§ **PROVIDED MATERIAL**
### config.mk
export PLATFORM = sky130hd
export DESIGN_NAME = raster_laser_command_generator_unit
export DESIGN_NICKNAME = d
export VERILOG_FILES = /design/src/rtl/core/rlcg_pkg.sv /design/src/rtl/core/rlcg_front.sv /design/src/rtl/core/rlcg_queue.sv /design/src/rtl/core/rlcg_back.sv /design/src/rtl/core/raster_laser_command_generator_unit.sv
export SDC_FILE = /design/constraint.sdc
export NUM_CORES = 1
export LEC_CHECK = 0
export BUFFER_PORTS_ARGS = -buffer_cell sky130_fd_sc_hd__buf_4
export CORE_MARGIN = 1
export CORE_UTILIZATION = 40
export DETAILED_ROUTE_END_ITERATION = 10
export GPL_ROUTABILITY_DRIVEN = 0
export GPL_TIMING_DRIVEN = 0
export HOLD_SLACK_MARGIN = 0.15
export SLEW_MARGIN = 20
export SYNTH_ARGS = -nofsm -noshare
export SYNTH_HDL_FRONTEND = slang
export SYNTH_SLANG_ARGS = --single-unit
### constraint.sdc
create_clock -name clk -period 7.4 [get_ports clk]
set_input_delay 0.37 -clock clk [delete_from_list [all_inputs] [get_ports clk]]
set_output_delay 0.37 -clock clk [all_outputs]
set_load 0.05 [all_outputs]
### src/rtl/core/rlcg_pkg.sv
// Shared types and constants of the raster laser command generator.
// Used by rlcg_front, rlcg_queue, rlcg_back and the top level; no dependencies.
package rlcg_pkg;

	localparam int COORD_W     = 13;
	localparam int LEVEL_W     = 8;
	localparam int DWELL_W     = 16;
	localparam int SIZE_REG_W  = 13;
	localparam int GAIN_W      = 16;
	localparam int CFG_INDEX_W = 3;
	localparam int CFG_DATA_W  = 16;
	localparam int STEP_COUNT  = 14;
	localparam int QUEUE_DEPTH = 4;
	localparam int QPTR_W      = 2;
	localparam int QCNT_W      = 3;

	localparam logic [LEVEL_W-1:0] PIXEL_MAX = 8'd255;
	localparam logic [LEVEL_W-1:0] LEVEL_MAX = 8'd255;

	// Configuration register indexes.
	localparam logic [CFG_INDEX_W-1:0] CFG_IMAGE_WIDTH   = 3'd0;
	localparam logic [CFG_INDEX_W-1:0] CFG_IMAGE_HEIGHT  = 3'd1;
	localparam logic [CFG_INDEX_W-1:0] CFG_POWER_GAIN    = 3'd2;
	localparam logic [CFG_INDEX_W-1:0] CFG_CENTER_ENABLE = 3'd3;
	localparam logic [CFG_INDEX_W-1:0] CFG_DWELL_ENABLE  = 3'd4;
	localparam logic [CFG_INDEX_W-1:0] CFG_DWELL_TIME    = 3'd5;

	typedef enum logic [2:0] {
		CMD_SET_POWER   = 3'd0,
		CMD_HOME        = 3'd1,
		CMD_WAIT_MOTION = 3'd2,
		CMD_LASER_ON    = 3'd3,
		CMD_LASER_OFF   = 3'd4,
		CMD_MOVE        = 3'd5,
		CMD_DWELL       = 3'd6
	} cmd_t;

	// One bit per possible command of a pixel, in emission order.
	typedef enum logic [3:0] {
		STEP_START_OFF  = 4'd0,
		STEP_START_HOME = 4'd1,
		STEP_START_WAIT = 4'd2,
		STEP_LASER_ON   = 4'd3,
		STEP_ROW_MOVE   = 4'd4,
		STEP_X_MOVE     = 4'd5,
		STEP_SET_POWER  = 4'd6,
		STEP_DWELL      = 4'd7,
		STEP_RUN_OFF    = 4'd8,
		STEP_ROW_OFF    = 4'd9,
		STEP_END_OFF    = 4'd10,
		STEP_END_HOME   = 4'd11,
		STEP_END_WAIT   = 4'd12,
		STEP_LASER_OFF  = 4'd13
	} step_t;

	typedef struct packed {
		logic [SIZE_REG_W-1:0] image_width;
		logic [SIZE_REG_W-1:0] image_height;
		logic [GAIN_W-1:0]     power_gain;
		logic                  center_enable;
		logic                  dwell_enable;
		logic [DWELL_W-1:0]    dwell_time;
	} cfg_t;

	typedef struct packed {
		logic [STEP_COUNT-1:0] mask;
		logic [COORD_W-1:0]    x_coord;
		logic [COORD_W-1:0]    y_coord;
		logic [LEVEL_W-1:0]    power;
	} plan_t;

	typedef struct packed {
		logic              empty;
		logic              full;
		logic [QCNT_W-1:0] count;
	} q_status_t;

endpackage

### src/rtl/core/rlcg_front.sv
// Front end: counts column and row, derives the laser power of a pixel and
// builds the set of commands that the pixel causes. Depends on rlcg_pkg.
module rlcg_front #(
	parameter int MAX_SIDE = 4096
) (
	input  logic                          clk,
	input  logic                          arst_n,
	input  rlcg_pkg::cfg_t                cfg,
	input  logic                          accept,
	input  logic [rlcg_pkg::LEVEL_W-1:0]  red,
	input  logic [rlcg_pkg::LEVEL_W-1:0]  green,
	input  logic [rlcg_pkg::LEVEL_W-1:0]  blue,
	output logic                          push,
	output rlcg_pkg::plan_t               plan
);

	localparam int CW = $clog2(MAX_SIDE);
	localparam int SW = CW + 1;
	localparam int EW = (SW > rlcg_pkg::COORD_W) ? SW : rlcg_pkg::COORD_W;

	logic [CW-1:0] col_q, row_q;
	logic          pend_q;

	logic [EW-1:0] w_ext, h_ext, x_diff, y_diff;
	logic [SW-1:0] w, h, w_m1, h_m1, xoff, yoff;
	logic [CW-1:0] c, r, px;
	logic [rlcg_pkg::LEVEL_W-1:0] mx, black;
	logic [23:0]   prod;
	logic [15:0]   pwr_full;
	logic          lit, row_end, img_end;

	always_comb begin
		w_ext = EW'(cfg.image_width);
		h_ext = EW'(cfg.image_height);
		// A size of zero counts as one, a size beyond the maximum as the maximum.
		if (w_ext == '0) begin
			w = SW'(1);
		end else if (w_ext > EW'(MAX_SIDE)) begin
			w = SW'(MAX_SIDE);
		end else begin
			w = SW'(w_ext);
		end
		if (h_ext == '0) begin
			h = SW'(1);
		end else if (h_ext > EW'(MAX_SIDE)) begin
			h = SW'(MAX_SIDE);
		end else begin
			h = SW'(h_ext);
		end
		w_m1 = w - SW'(1);
		h_m1 = h - SW'(1);
		// A counter left beyond a size that shrank counts as the last column or row.
		c = (SW'(col_q) < w) ? col_q : w_m1[CW-1:0];
		r = (SW'(row_q) < h) ? row_q : h_m1[CW-1:0];
		row_end = (c == w_m1[CW-1:0]);
		img_end = row_end && (r == h_m1[CW-1:0]);

		mx = (red > green) ? red : green;
		if (blue > mx) begin
			mx = blue;
		end
		black    = rlcg_pkg::PIXEL_MAX - mx;
		prod     = {16'd0, black} * {8'd0, cfg.power_gain};
		pwr_full = prod[23:8];
		lit      = (pwr_full != 16'd0);

		// Odd rows run right to left.
		px   = r[0] ? (w_m1[CW-1:0] - c) : c;
		xoff = cfg.center_enable ? (w >> 1) : '0;
		yoff = cfg.center_enable ? (h >> 1) : '0;
		x_diff = EW'(px) - EW'(xoff);
		y_diff = EW'(r) - EW'(yoff);

		plan.x_coord = x_diff[rlcg_pkg::COORD_W-1:0];
		plan.y_coord = y_diff[rlcg_pkg::COORD_W-1:0];
		plan.power   = (pwr_full > 16'(rlcg_pkg::LEVEL_MAX)) ? rlcg_pkg::LEVEL_MAX
			: pwr_full[rlcg_pkg::LEVEL_W-1:0];

		plan.mask = '0;
		if (c == '0 && r == '0) begin
			plan.mask[rlcg_pkg::STEP_START_OFF]  = 1'b1;
			plan.mask[rlcg_pkg::STEP_START_HOME] = 1'b1;
			plan.mask[rlcg_pkg::STEP_START_WAIT] = 1'b1;
			plan.mask[rlcg_pkg::STEP_LASER_ON]   = 1'b1;
		end
		plan.mask[rlcg_pkg::STEP_ROW_MOVE]  = (c == '0);
		plan.mask[rlcg_pkg::STEP_X_MOVE]    = lit;
		plan.mask[rlcg_pkg::STEP_SET_POWER] = lit;
		plan.mask[rlcg_pkg::STEP_DWELL]     = lit && cfg.dwell_enable;
		plan.mask[rlcg_pkg::STEP_RUN_OFF]   = !lit && pend_q;
		plan.mask[rlcg_pkg::STEP_ROW_OFF]   = row_end;
		if (img_end) begin
			plan.mask[rlcg_pkg::STEP_END_OFF]   = 1'b1;
			plan.mask[rlcg_pkg::STEP_END_HOME]  = 1'b1;
			plan.mask[rlcg_pkg::STEP_END_WAIT]  = 1'b1;
			plan.mask[rlcg_pkg::STEP_LASER_OFF] = 1'b1;
		end
	end

	// A dark pixel in mid-row that closes no lit run causes nothing and is dropped here.
	assign push = accept && (plan.mask != '0);

	always_ff @(posedge clk or negedge arst_n) begin
		if (!arst_n) begin
			col_q  <= '0;
			row_q  <= '0;
			pend_q <= 1'b0;
		end else if (accept) begin
			// The pending power-off survives a row end and is dropped at image end.
			pend_q <= lit && !img_end;
			if (row_end) begin
				col_q <= '0;
				row_q <= img_end ? '0 : (r + CW'(1));
			end else begin
				col_q <= c + CW'(1);
				row_q <= r;
			end
		end
	end

endmodule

§ **WHAT IS EXPECTED**
Read through the entries, then copy every line where the string "else" is found.

§ **RESPONSE FOR THIS EXERCISE**
		end else if (w_ext > EW'(MAX_SIDE)) begin
		end else begin
		end else if (h_ext > EW'(MAX_SIDE)) begin
		end else begin
		end else if (accept) begin
			end else begin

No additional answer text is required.